As liberalization of services trade and investment advances, there needs to be a parallel easing of the restriction on the movement of natural persons. In the case of foreign human resources, principally intra-corporate transferees and natural persons working on a contract basis (such as lawyers), it is important that their access to GCC labor markets as well as freedom of action in the GCC countries be guaranteed.
In relation to the obligation to employ local personnel, a number of cases have been pointed out in which limits were imposed on the issuing of working visas and resident permits to foreign workers. In the fields where a commitment is made to liberalizing services trade and investment, consideration should also be given to liberalizing the natural persons. In addition, improvements are needed to deal with problematical points in domestic regulations, such as requirements to have local sponsors, when such documents as visas and resident permits are acquired.

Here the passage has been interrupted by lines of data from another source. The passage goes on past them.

File: src/rtl/lim_pkg.sv
// ----------------------------------------------------------------------------
// Limiter package
// Shared types, fixed-point constants and state codes of the soft knee limiter.
// ----------------------------------------------------------------------------
package lim_pkg;

  localparam int MIX_FRAC_BITS = 20;
  localparam int GAIN_FRAC     = 14;
  localparam int GAIN_W        = 16;
  localparam int SAMPLE_W      = 24;
  localparam int A_W           = 25;
  localparam int DIV_W         = A_W + 1;
  localparam int M_W           = MIX_FRAC_BITS + 1;
  localparam int PCM_W         = 16;
  localparam int CLIP_W        = 32;
  localparam int CNT_W         = $clog2(MIX_FRAC_BITS);
  localparam int RECIP_SHIFT   = MIX_FRAC_BITS + 4;
  localparam int RECIP_W       = MIX_FRAC_BITS + 1;
  localparam int QUEUE_AW      = 1;

  localparam int ONE_INT   = 1 << MIX_FRAC_BITS;
  localparam int T_INT     = (9 * ONE_INT + 5) / 10;
  localparam int E_INT     = (ONE_INT + 50) / 100;
  localparam int RECIP_INT = ((1 << RECIP_SHIFT) + 9) / 10;

  localparam logic [GAIN_W-1:0]  GAIN_RESET = 16'd13107;
  localparam logic [A_W-1:0]     KNEE_T     = A_W'(T_INT);
  localparam logic [A_W-1:0]     KNEE_E     = A_W'(E_INT);
  localparam logic [M_W-1:0]     FULL_SCALE = M_W'(ONE_INT);
  localparam logic [RECIP_W-1:0] RECIP_TEN  = RECIP_W'(RECIP_INT);
  localparam logic [14:0]        PCM_SCALE  = 15'd32767;
  localparam logic [CLIP_W-1:0]  CLIP_MAX   = '1;

  typedef struct packed {
    logic signed [SAMPLE_W-1:0] mix_sample;
    logic                       clear_stats;
  } in_item_t;

  typedef struct packed {
    logic signed [PCM_W-1:0] pcm_sample;
    logic                    knee_applied;
    logic [A_W-1:0]          peak_level;
    logic [CLIP_W-1:0]       clip_total;
  } out_item_t;

  typedef struct packed {
    logic           neg;
    logic           knee;
    logic           clear;
    logic [A_W-1:0] mag;
    logic [A_W-1:0] peak;
  } job_t;

  typedef enum logic [1:0] {
    ST_IDLE,
    ST_DIV,
    ST_RECIP,
    ST_PCM
  } back_state_t;

endpackage

File: src/rtl/lim_front.sv
// ----------------------------------------------------------------------------
// Limiter front end
// Takes in samples, applies the gain, tracks the peak and flags the knee.
// ----------------------------------------------------------------------------
module lim_front import lim_pkg::*; (
  input  logic     clk,
  input  logic     rst,
  input  logic     cfg_write,
  input  logic [GAIN_W-1:0] cfg_data,
  input  logic     push,
  output logic     full,
  input  in_item_t item,
  output logic     job_push,
  input  logic     job_full,
  output job_t     job
);

  logic [GAIN_W-1:0]   gain;
  logic                s1_valid;
  in_item_t            s1_item;
  logic [A_W-1:0]      peak;
  logic [SAMPLE_W-1:0] mag;
  logic [SAMPLE_W+GAIN_W-1:0] prod;
  logic [A_W:0]        scaled;
  logic [A_W-1:0]      a;
  logic [A_W-1:0]      peak_base;
  logic [A_W-1:0]      peak_next;
  logic                take;

  assign full     = s1_valid && job_full;
  assign take     = push && !full;
  assign job_push = s1_valid && !job_full;

  always_comb begin
    mag       = s1_item.mix_sample[SAMPLE_W-1] ? SAMPLE_W'(-s1_item.mix_sample)
                                              : s1_item.mix_sample;
    prod      = SAMPLE_W'(mag) * GAIN_W'(gain);
    scaled    = (A_W+1)'(prod >> GAIN_FRAC);
    a         = scaled[A_W] ? '1 : scaled[A_W-1:0];
    peak_base = s1_item.clear_stats ? '0 : peak;
    peak_next = (a > peak_base) ? a : peak_base;
    job.neg   = s1_item.mix_sample[SAMPLE_W-1];
    job.knee  = a > KNEE_T;
    job.clear = s1_item.clear_stats;
    job.mag   = a;
    job.peak  = peak_next;
  end

  always_ff @(posedge clk) begin
    if (rst) begin
      gain     <= GAIN_RESET;
      s1_valid <= 1'b0;
      peak     <= '0;
    end else begin
      if (cfg_write) begin
        gain <= cfg_data;
      end
      if (job_push) begin
        peak <= peak_next;
      end
      if (take) begin
        s1_valid <= 1'b1;
      end else if (job_push) begin
        s1_valid <= 1'b0;
      end
    end
  end

  always_ff @(posedge clk) begin
    if (take) begin
      s1_item <= item;
    end
  end

endmodule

In order to promote trade and investment relations with the GCC countries, it is important to provide local foreign companies with a number of guarantees. These include (1) national treatment, most-favored-nation treatment, fair and equitable treatment, compensation in the event of expropriation, protection from strife, and freedom of capital movement; (2) in cases where disputes arise between investors and states, there needs to be a guarantee that the matter can be entrusted to third-party arbitration based on general principles of internationally accepted law.
In accordance with the wishes of the GCC countries in the Japan-GCC FTA talks, which target the fields of trade in goods, trade in services, and investment liberalization, separate negotiations are being conducted with each country on the protection of investments. In order to protect investment assets of companies that move in and to ensure equitable settlements when disputes arise, it is to be desired that parallel negotiations be accelerated on investment protection agreements.
It is also necessary that tax treaties be concluded between Japan and each of the GCC countries. These treaties would have the aim of preventing double taxation of Japanese companies in the GCC countries and securing tax-based incentives.